Collected data:
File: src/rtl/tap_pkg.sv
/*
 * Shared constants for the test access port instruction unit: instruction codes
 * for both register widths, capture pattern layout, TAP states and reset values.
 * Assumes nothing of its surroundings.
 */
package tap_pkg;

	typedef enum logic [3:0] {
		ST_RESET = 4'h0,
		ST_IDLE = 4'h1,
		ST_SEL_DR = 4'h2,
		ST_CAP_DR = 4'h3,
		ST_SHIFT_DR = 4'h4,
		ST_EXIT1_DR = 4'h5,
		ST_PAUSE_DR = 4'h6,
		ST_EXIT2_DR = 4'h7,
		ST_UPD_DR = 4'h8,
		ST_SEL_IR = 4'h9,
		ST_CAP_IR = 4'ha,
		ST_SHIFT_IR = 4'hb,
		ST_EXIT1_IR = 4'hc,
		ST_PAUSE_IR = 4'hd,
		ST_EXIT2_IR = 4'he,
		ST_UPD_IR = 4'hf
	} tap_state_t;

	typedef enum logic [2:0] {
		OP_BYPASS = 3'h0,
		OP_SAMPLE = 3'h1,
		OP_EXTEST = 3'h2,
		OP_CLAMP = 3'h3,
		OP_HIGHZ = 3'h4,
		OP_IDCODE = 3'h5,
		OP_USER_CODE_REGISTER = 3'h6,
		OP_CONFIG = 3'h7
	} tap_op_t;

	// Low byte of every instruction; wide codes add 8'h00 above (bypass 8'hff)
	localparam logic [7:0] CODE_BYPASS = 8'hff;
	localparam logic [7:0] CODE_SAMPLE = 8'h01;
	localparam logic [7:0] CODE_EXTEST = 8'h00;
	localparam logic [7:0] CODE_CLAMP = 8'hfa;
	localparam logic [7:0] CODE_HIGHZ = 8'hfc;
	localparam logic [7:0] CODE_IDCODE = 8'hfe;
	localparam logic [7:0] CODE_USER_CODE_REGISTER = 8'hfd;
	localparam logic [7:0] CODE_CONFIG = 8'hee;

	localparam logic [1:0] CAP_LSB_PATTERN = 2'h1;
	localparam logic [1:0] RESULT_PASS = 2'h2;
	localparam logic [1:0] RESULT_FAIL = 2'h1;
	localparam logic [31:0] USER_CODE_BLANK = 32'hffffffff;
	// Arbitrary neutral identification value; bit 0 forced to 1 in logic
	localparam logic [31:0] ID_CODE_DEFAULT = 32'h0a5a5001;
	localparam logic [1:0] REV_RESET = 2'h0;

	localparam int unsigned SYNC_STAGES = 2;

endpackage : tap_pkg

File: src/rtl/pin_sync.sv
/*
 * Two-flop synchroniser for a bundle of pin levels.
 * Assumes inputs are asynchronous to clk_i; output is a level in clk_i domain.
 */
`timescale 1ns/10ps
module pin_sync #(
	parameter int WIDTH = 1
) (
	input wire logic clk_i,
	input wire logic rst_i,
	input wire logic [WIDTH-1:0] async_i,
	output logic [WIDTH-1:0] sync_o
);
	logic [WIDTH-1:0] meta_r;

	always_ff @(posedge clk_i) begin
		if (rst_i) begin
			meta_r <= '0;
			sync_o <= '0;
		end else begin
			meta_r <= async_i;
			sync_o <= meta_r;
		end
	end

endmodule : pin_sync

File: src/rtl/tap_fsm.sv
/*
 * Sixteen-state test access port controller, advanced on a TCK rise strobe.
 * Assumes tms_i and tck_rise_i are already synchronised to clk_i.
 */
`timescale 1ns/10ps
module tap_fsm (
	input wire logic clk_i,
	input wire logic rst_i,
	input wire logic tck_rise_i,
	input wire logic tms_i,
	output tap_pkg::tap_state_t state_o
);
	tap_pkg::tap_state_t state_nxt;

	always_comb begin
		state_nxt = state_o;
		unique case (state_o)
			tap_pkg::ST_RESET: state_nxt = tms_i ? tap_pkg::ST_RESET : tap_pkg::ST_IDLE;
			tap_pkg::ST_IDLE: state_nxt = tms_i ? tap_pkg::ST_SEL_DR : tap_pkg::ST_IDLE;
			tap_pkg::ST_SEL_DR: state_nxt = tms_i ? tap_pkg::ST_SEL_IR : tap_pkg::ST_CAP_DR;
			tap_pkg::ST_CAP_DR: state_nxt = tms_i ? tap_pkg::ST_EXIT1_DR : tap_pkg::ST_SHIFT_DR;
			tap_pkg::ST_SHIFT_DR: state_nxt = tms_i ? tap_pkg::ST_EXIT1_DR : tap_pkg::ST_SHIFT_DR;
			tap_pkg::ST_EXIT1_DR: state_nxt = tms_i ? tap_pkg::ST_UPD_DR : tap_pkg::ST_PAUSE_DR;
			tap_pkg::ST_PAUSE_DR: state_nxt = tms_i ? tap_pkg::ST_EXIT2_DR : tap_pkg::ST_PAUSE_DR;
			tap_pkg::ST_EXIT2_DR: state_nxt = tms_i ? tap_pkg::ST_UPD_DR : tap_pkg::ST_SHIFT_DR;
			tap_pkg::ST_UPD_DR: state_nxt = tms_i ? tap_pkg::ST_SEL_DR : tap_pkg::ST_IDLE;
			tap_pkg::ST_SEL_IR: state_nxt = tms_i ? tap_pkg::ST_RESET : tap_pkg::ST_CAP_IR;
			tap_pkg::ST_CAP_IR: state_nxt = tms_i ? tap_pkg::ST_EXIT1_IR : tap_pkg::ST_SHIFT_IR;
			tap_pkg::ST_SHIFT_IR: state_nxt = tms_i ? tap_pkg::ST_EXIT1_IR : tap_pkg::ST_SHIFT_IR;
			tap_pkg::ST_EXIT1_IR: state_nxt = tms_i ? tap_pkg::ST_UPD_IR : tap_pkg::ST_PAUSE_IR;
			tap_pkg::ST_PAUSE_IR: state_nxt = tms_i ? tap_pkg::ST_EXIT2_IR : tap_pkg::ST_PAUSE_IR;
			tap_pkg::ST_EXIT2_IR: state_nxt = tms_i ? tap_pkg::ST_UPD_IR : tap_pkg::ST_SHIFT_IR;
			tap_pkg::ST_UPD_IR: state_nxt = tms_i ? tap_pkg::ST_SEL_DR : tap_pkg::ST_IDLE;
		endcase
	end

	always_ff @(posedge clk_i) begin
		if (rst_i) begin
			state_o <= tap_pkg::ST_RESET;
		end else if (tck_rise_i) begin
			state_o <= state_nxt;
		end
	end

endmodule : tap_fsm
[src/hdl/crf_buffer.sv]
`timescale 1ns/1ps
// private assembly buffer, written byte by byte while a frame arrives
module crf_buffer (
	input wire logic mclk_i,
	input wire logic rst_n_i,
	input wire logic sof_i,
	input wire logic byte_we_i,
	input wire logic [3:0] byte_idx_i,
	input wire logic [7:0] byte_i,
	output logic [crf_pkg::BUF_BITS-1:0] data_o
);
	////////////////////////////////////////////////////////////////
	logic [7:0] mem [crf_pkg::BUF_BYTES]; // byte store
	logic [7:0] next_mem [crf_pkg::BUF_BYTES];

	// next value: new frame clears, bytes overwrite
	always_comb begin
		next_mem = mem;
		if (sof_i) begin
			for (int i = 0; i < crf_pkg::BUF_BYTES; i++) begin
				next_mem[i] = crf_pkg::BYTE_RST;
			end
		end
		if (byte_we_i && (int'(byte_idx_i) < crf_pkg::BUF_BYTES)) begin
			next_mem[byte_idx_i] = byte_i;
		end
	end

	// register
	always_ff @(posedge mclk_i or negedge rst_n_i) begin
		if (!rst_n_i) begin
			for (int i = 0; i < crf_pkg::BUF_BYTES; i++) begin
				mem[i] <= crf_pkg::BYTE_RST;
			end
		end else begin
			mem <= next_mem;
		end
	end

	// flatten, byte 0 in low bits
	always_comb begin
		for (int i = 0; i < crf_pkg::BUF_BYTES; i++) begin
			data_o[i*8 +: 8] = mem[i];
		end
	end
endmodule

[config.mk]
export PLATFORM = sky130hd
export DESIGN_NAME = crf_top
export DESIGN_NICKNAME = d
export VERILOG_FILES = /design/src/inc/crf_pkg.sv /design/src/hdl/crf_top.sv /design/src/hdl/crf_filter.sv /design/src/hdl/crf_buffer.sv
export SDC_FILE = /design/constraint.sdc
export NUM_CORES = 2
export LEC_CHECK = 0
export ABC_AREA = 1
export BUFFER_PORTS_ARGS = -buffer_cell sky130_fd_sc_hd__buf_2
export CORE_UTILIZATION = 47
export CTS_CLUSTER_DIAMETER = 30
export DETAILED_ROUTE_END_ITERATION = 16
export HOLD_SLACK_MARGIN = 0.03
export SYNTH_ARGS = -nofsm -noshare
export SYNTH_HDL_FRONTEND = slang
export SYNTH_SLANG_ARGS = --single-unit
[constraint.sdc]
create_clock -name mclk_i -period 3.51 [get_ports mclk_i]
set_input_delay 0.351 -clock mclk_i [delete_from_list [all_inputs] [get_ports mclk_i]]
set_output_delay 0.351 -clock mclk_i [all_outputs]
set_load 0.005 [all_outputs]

▶ **Exercise instructions**
Repeat exactly the lines of the data from the first one through the line with "localparam logic [1:0] CAP_LSB_PATTERN", both of them included.

▶ **Answer area**
File: src/rtl/tap_pkg.sv
/*
 * Shared constants for the test access port instruction unit: instruction codes
 * for both register widths, capture pattern layout, TAP states and reset values.
 * Assumes nothing of its surroundings.
 */
package tap_pkg;

	typedef enum logic [3:0] {
		ST_RESET = 4'h0,
		ST_IDLE = 4'h1,
		ST_SEL_DR = 4'h2,
		ST_CAP_DR = 4'h3,
		ST_SHIFT_DR = 4'h4,
		ST_EXIT1_DR = 4'h5,
		ST_PAUSE_DR = 4'h6,
		ST_EXIT2_DR = 4'h7,
		ST_UPD_DR = 4'h8,
		ST_SEL_IR = 4'h9,
		ST_CAP_IR = 4'ha,
		ST_SHIFT_IR = 4'hb,
		ST_EXIT1_IR = 4'hc,
		ST_PAUSE_IR = 4'hd,
		ST_EXIT2_IR = 4'he,
		ST_UPD_IR = 4'hf
	} tap_state_t;

	typedef enum logic [2:0] {
		OP_BYPASS = 3'h0,
		OP_SAMPLE = 3'h1,
		OP_EXTEST = 3'h2,
		OP_CLAMP = 3'h3,
		OP_HIGHZ = 3'h4,
		OP_IDCODE = 3'h5,
		OP_USER_CODE_REGISTER = 3'h6,
		OP_CONFIG = 3'h7
	} tap_op_t;

	// Low byte of every instruction; wide codes add 8'h00 above (bypass 8'hff)
	localparam logic [7:0] CODE_BYPASS = 8'hff;
	localparam logic [7:0] CODE_SAMPLE = 8'h01;
	localparam logic [7:0] CODE_EXTEST = 8'h00;
	localparam logic [7:0] CODE_CLAMP = 8'hfa;
	localparam logic [7:0] CODE_HIGHZ = 8'hfc;
	localparam logic [7:0] CODE_IDCODE = 8'hfe;
	localparam logic [7:0] CODE_USER_CODE_REGISTER = 8'hfd;
	localparam logic [7:0] CODE_CONFIG = 8'hee;

	localparam logic [1:0] CAP_LSB_PATTERN = 2'h1;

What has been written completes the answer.